Amyloid
fibrillation is closely associated with a series of neurodegenerative
diseases. According to that, the intermediate soluble oligomers and
protofibrils are more toxic; reducing their concentrations in protein
solutions by accelerating fibrillation is believed as a feasible strategy
for treatment or remission of the diseases. Using hen egg-white lysozyme
(HEWL) as a model protein, the promotion effect of succinimide was
revealed by a series of experiments, e.g., atomic force microscopy
(AFM), thioflavin T (ThT) fluorescence assay, Far-UV circular dichroism
(CD) and Raman spectroscopy, and modeling the effect of succinimide-like
derivative intermediates of intramolecular deamidation of the backbone
during amyloid fibrillation. The AFM measurement confirmed that succinimide
effectively accelerated the morphological changes of HEWL, while at
the molecular level, the accelerative transformation of protein secondary
structures was also clarified by ThT fluorescence assay and Far-UV
CD spectroscopy. The incubation time-dependent Raman spectroscopy
further revealed that the direct transformation from α-helices
to organized β-sheets occurred upon skipping the intermediate
random coils under the action of succinimide. This “bridge”
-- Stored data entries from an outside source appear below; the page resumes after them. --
**config.mk**
```make
export PLATFORM = sky130hd
export DESIGN_NAME = uart_irq_router
export DESIGN_NICKNAME = d
export VERILOG_FILES = /design/src/rtl/uart_irq_pkg.sv /design/src/rtl/uart_irq_status.sv /design/src/rtl/uart_irq_mask.sv /design/src/rtl/uart_irq_fanout.sv /design/src/rtl/uart_irq_router.sv
export SDC_FILE = /design/constraint.sdc
export NUM_CORES = 1
export LEC_CHECK = 0
export BUFFER_PORTS_ARGS = -buffer_cell sky130_fd_sc_hd__buf_2
export CORE_UTILIZATION = 49
export DETAILED_ROUTE_END_ITERATION = 12
export PLACE_DENSITY = 0.84
export SYNTH_ARGS = -nofsm -noshare
export SYNTH_HDL_FRONTEND = slang
export SYNTH_HIERARCHICAL = 1
export SYNTH_SLANG_ARGS = --single-unit
```
**constraint.sdc**
```tcl
create_clock -name clk -period 2.4 [get_ports clk]
set_clock_uncertainty 0.05 [all_clocks]
set_input_delay 0.12 -clock clk [delete_from_list [all_inputs] [get_ports clk]]
set_output_delay 0.12 -clock clk [all_outputs]
set_load 0.01 [all_outputs]
```
**src/rtl/uart_irq_pkg.sv**
```systemverilog
package uart_irq_pkg;

  localparam int NSRC = 11;
  localparam int NOUT = 6;

  // status bit positions
  localparam int B_RI   = 0;
  localparam int B_CTS  = 1;
  localparam int B_DCD  = 2;
  localparam int B_DSR  = 3;
  localparam int B_RX   = 4;
  localparam int B_TX   = 5;
  localparam int B_RT   = 6;
  localparam int B_FE   = 7;
  localparam int B_PE   = 8;
  localparam int B_BE   = 9;
  localparam int B_OE   = 10;

  // register addresses
  localparam int A_DATA = 0;
  localparam int A_MASK = 1;
  localparam int A_RAW  = 2;
  localparam int A_MSKD = 3;
  localparam int A_CLR  = 4;

  // output line indices
  localparam int O_ALL = 0;
  localparam int O_RX  = 1;
  localparam int O_TX  = 2;
  localparam int O_RT  = 3;
  localparam int O_MS  = 4;
  localparam int O_ERR = 5;

  typedef logic [NSRC-1:0] irq_vec_t;

  function automatic irq_vec_t bit_of(input int pos);
    irq_vec_t v;
    v = '0;
    v[pos] = 1'b1;
    return v;
  endfunction

  function automatic irq_vec_t group_mask(input int line);
    irq_vec_t ms, er;
    ms = bit_of(B_RI) | bit_of(B_CTS) | bit_of(B_DCD) | bit_of(B_DSR);
    er = bit_of(B_FE) | bit_of(B_PE) | bit_of(B_BE) | bit_of(B_OE);
    case (line)
      O_ALL:   return ms | er | bit_of(B_RX) | bit_of(B_TX) | bit_of(B_RT);
      O_RX:    return bit_of(B_RX);
      O_TX:    return bit_of(B_TX);
      O_RT:    return bit_of(B_RT);
      O_MS:    return ms;
      default: return er;
    endcase
  endfunction

  // next raw value: clears first, then sets override them
  function automatic irq_vec_t raw_next(input irq_vec_t cur, input irq_vec_t clr,
                                        input irq_vec_t set);
    return (cur & ~clr) | set;
  endfunction

endpackage

```
**src/rtl/uart_irq_status.sv**
```systemverilog
module uart_irq_status
  import uart_irq_pkg::*;
(
  input  logic     clk,
  input  logic     rst_n,
  input  irq_vec_t set_i,
  input  irq_vec_t clr_i,
  output irq_vec_t raw_o
);

  irq_vec_t raw_q;

  always_ff @(posedge clk or negedge rst_n) begin
    if (!rst_n) raw_q <= '0;
    else        raw_q <= raw_next(raw_q, clr_i, set_i);
  end

  assign raw_o = raw_q;

endmodule

```
**src/rtl/uart_irq_mask.sv**
```systemverilog
module uart_irq_mask
  import uart_irq_pkg::*;
(
  input  logic     clk,
  input  logic     rst_n,
  input  logic     load_i,
  input  irq_vec_t val_i,
  output irq_vec_t mask_o
);

  irq_vec_t mask_q;

  always_ff @(posedge clk or negedge rst_n) begin
    if (!rst_n)      mask_q <= '0;
    else if (load_i) mask_q <= val_i;
  end

  assign mask_o = mask_q;

endmodule

```
**src/rtl/uart_irq_fanout.sv**
```systemverilog
module uart_irq_fanout
  import uart_irq_pkg::*;
#(
  parameter int LINES = NOUT
) (
  input  irq_vec_t         masked_i,
  output logic [LINES-1:0] line_o
);

  for (genvar g = 0; g < LINES; g++) begin : g_line
    localparam irq_vec_t GMASK = group_mask(g);
    assign line_o[g] = |(masked_i & GMASK);
  end

endmodule

```
**src/rtl/uart_irq_router.sv**
```systemverilog
module uart_irq_router
  import uart_irq_pkg::*;
#(
  parameter int ADDR_W = 3,
  parameter int DATA_W = 16
) (
  input  logic              clk,
  input  logic              rst_n,
  input  logic [ADDR_W-1:0] reg_addr,
  input  logic              reg_wen,
  input  logic [DATA_W-1:0] reg_wdata,
  output logic [DATA_W-1:0] reg_rdata,
  input  logic [NSRC-1:0]   ev_set,
  input  logic [NSRC-1:0]   ev_clr,
  output logic              irq_all,
  output logic              irq_rx,
  output logic              irq_tx,
  output logic              irq_rtim,
  output logic              irq_modem,
  output logic              irq_err
);

  localparam int PAD_W = DATA_W - NSRC;

  // named internal events, visible to the bound checker
  logic     wr_data, wr_mask, wr_clr;
  irq_vec_t sw_clr, tx_set, set_all, clr_all;
  irq_vec_t raw_q, mask_q, masked;
  logic [NOUT-1:0] lines;
  logic     unused_wdata_hi;

  assign wr_data = reg_wen && (reg_addr == ADDR_W'(A_DATA));
  assign wr_mask = reg_wen && (reg_addr == ADDR_W'(A_MASK));
  assign wr_clr  = reg_wen && (reg_addr == ADDR_W'(A_CLR));

  assign sw_clr  = wr_clr  ? reg_wdata[NSRC-1:0] : '0;
  assign tx_set  = wr_data ? bit_of(B_TX) : '0;
  assign set_all = ev_set | tx_set;
  assign clr_all = ev_clr | sw_clr;
  assign unused_wdata_hi = ^reg_wdata[DATA_W-1:NSRC];

  uart_irq_status u_status (
    .clk   (clk),
    .rst_n (rst_n),
    .set_i (set_all),
    .clr_i (clr_all),
    .raw_o (raw_q)
  );

  uart_irq_mask u_mask (
    .clk    (clk),
    .rst_n  (rst_n),
    .load_i (wr_mask),
    .val_i  (reg_wdata[NSRC-1:0]),
    .mask_o (mask_q)
  );

  assign masked = raw_q & mask_q;

  uart_irq_fanout #(.LINES(NOUT)) u_fanout (
    .masked_i (masked),
    .line_o   (lines)
  );

  assign irq_all   = lines[O_ALL];
  assign irq_rx    = lines[O_RX];
  assign irq_tx    = lines[O_TX];
  assign irq_rtim  = lines[O_RT];
  assign irq_modem = lines[O_MS];
  assign irq_err   = lines[O_ERR];

  always_comb begin
    case (int'(reg_addr))
      A_MASK:  reg_rdata = {{PAD_W{1'b0}}, mask_q};
      A_RAW:   reg_rdata = {{PAD_W{1'b0}}, raw_q};
      A_MSKD:  reg_rdata = {{PAD_W{1'b0}}, masked};
      default: reg_rdata = '0;
    endcase
  end

endmodule

```
==> flow_summary_export.csv <==
group,metric,value,unit
final_layout,drive_gt1_frac,0.4138,
drt,dr.pass1.iters,4,
timing,finalSetupViolations,0,
die,die-area,3030,µm²
cts,cts_tree,"yes",
cts,htreeDepth,1,
global_route,grt_pass1_vias,1214,
drt,drt-total-wl,3126,µm
final_layout,post-route-util,0.7237,
placement,dpl.hpwl,2214,µm
die,fp.dieH,55.05,µm
drt,post_drt_wl_per_cell,13.42,µm
final_layout,final_cells,233,
critical_path,worstPathArrival,1.89,ns
global_route,grt_first_pass_wirelength,4995,µm
placement,placed_cells,210,
power_and_ir_drop,p_int,696.7,µW
power_and_ir_drop,switching_share,0.3028,
power_and_ir_drop,clkPwrFrac,0.204,
die,initial_utilization,0.5370,
timing,hold_violations,0,
drt,via_per_inst,5.103,
timing,min_period,2.064,ns
critical_path,worstPathRequired,2.23,ns
final_layout,antennaDiodeCount,0,
critical_path,cp-end-kind,"output port",
cts,clkLatencyLatePin,0.30,ns
global_route,antenna_found_initial,0,
timing,hold_ws,0.01205,ns
synthesis,synth_seq_cells,22,
drt,drtIter0Drc,5,
cts,cts-root-buf,"clkbuf_4",
cts,path_clk_slew,0.12,ns
synthesis,ys_seq_area_frac,0.3993,
synthesis,synth_cell_types,20,
global_route,gr-total-overflow,0,
power_and_ir_drop,irDropWorstVdd,0.0004544,V
critical_path,worst-setup-path-type,"flop to output port",
final_layout,layout.nets,248,
placement,port_buffers,55,
cts,ctsResizeCount,0,
timing,final_max_slew_viol_count,0,
timing,rsz0062_at_grt,"false",
critical_path,startpoint_type,"flop",
synthesis,synthCells,133,
placement,gp_congestion,0.7379,
power_and_ir_drop,total_power,999.3,µW
power_and_ir_drop,comb_power_share,0.341,
min_path,min_path_type,"primary input to flop",
drt,drcViolationCount,0,
final_layout,area_growth,34.75,%
timing,slew_headroom,0.1591,
synthesis,synth.avg_cell_area,10.37,µm²
global_route,grt_usage,0.2386,
power_and_ir_drop,p_per_area,537.8,nW/µm²
critical_path,crit_fanout,2,
timing,finalCritPeriodShare,0.8602,
cts,numCtsBuffers,3,
flow_run,drv_cap,0,
timing,finalSetupTns,0,ns
power_and_ir_drop,pwr-share-seq,0.455,
synthesis,syn_area,1379,µm²
die,dieWidth,55.05,µm
global_route,grt_max_degree,23,
drt,vias,1189,
timing,tightest_slew,1.259,ns
power_and_ir_drop,p_leak,0.001095,µW
die,rows,18,
synthesis,yosysWarnings,6,
die,core,2567,µm²
drt,route.antenna.remaining_nets,0,
power_and_ir_drop,p_switching,302.6,µW
status,outcome,"finished clean",
cts,clock-sinks,22,
cts,clockBufferDepth,2,
die,io_pins,66,
timing,fmaxAchievable,0.4844,GHz
## layout by cell type, fill, tap and decap left out, drive strengths merged
| master | count |
|---|---|
| nor4bb | 1 |
| or4 | 2 |
| a221oi | 11 |
| conb | 5 |
| nor2 | 11 |
| nor4b | 1 |
| and4bb | 1 |
| buf | 56 |
| o21bai | 1 |
| mux2 | 11 |
| clkbuf | 4 |
| or3 | 2 |
| dlygate4sd3 | 19 |
| dfrtp | 22 |
| or2 | 1 |
| a21o | 22 |
| inv | 33 |
## per-stage QoR
step	setup slack (ns)	instance area, µm²
3_5_place_dp	0.5838	1632
6_report	0.3356	1858
2_1_floorplan	0.7980	1394
5_1_grt	0.2544	1858
4_1_cts	0.3261	1848
3_3_place_gp	0.5506	1632
## power by group through the flow
stage          combinational [µW]  sequential [µW]  clock (µW)
2_1_floorplan                 231              452           0
3_3_place_gp                  303              458           0
3_5_place_dp                  314              462           0
4_1_cts                       338              455         212
5_1_grt                       374              461         226
6_report                      340              454         204
## synthesized netlist by cell type, drive strengths merged
master  count  area share
buf        13       0.071
mux2       11        0.12
or2         1      0.0045
or4         2       0.014
nor4bb      1      0.0073
dfrtp      22        0.40
nor2       11       0.030
and4bb      1      0.0091
nor4b       1      0.0064
or3         2      0.0091
a221oi     11        0.12
a21o       22        0.12
conb        1      0.0027
o21bai      1      0.0054
inv        33       0.090
## worst max-delay path, stage by stage, from the launching register on
cell and delay, ns:
dfrtp_1 0.40, inv_1 0.08, nor2_1 0.05, or4_4 0.55, or3_1 0.37, buf_2 0.14
## sequential cells by signal, indices dropped and copies added, names as in the netlist
register / flops
u_status/raw_o: 11
u_mask/mask_o: 11
## per-layer routing
layer | wire [µm] | up-vias | global-route usage | part of all wire
met3 | 137 | 2 | 0.03279 | 0.044
met1 | 1298 | 572 | 0.2712 | 0.42
met4 | 16 | 0 | 0.09583 | 0.0051
met5 | 0 | - | 0 | 0
li1 | - | 572 | - | -
met2 | 1674 | 43 | 0.4438 | 0.54
## cell families after synthesis
logic type / after synthesis / synth area share
muxes: 11 / 0.1171
other: 1 / 0.002720
buffers and inverters: 46 / 0.1606
DFF: 22 / 0.3993
AOI/OAI and AO/OA: 34 / 0.2405
and+or+nand+nor: 19 / 0.07986
## repair_timing
| item | in CTS | in global routing |
|---|---|---|
| hold endpoints to repair | 39 | 1 |
| buffers inserted | 0 | 0 |
| hold buffers | 18 | 1 |
## layout make-up
cell class                 count  area, µm²
clock buffer                   4      36.28
fill                         204      709.4
inverter                      33      123.9
multi-input combinational     69      636.9
sequential                    22      550.5
tap                           30      37.54
timing repair buffer          75      473.0
## worst paths after layout
check                                             start                             to  slack, ns  cells past startpoint
setup / recovery           u_mask/mask_o[1]$_DFFE_PN0P_                        irq_all       0.34                      5
hold / removal                            reg_wdata[10]  u_mask/mask_o[10]$_DFFE_PN0P_       0.01                      2
setup reg to reg           u_mask/mask_o[7]$_DFFE_PN0P_   u_mask/mask_o[7]$_DFFE_PN0P_       1.57                      1
hold reg to reg             u_status/raw_o[5]$_DFF_PN0_    u_status/raw_o[5]$_DFF_PN0_       0.44                      1
max in group asynchronous                         rst_n   u_mask/mask_o[0]$_DFFE_PN0P_       1.72                      2
min in group asynchronous                         rst_n    u_status/raw_o[5]$_DFF_PN0_       0.25                      2
Power figures use the tool's default switching activity.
effect of succinimide was attributed to its special influence on disulfide
bonds. In the presence of succinimide in protein solutions, the native
disulfide bonds of lysozyme could be broken more efficiently and quickly
within hydrolysis, resulting in exposure of the buried hydrophobic
residues and accelerating the formation of cross β-sheet structures.
The present investigation provides very useful information for understanding
the effect of intramolecular deamidation on the whole amyloid fibrillation.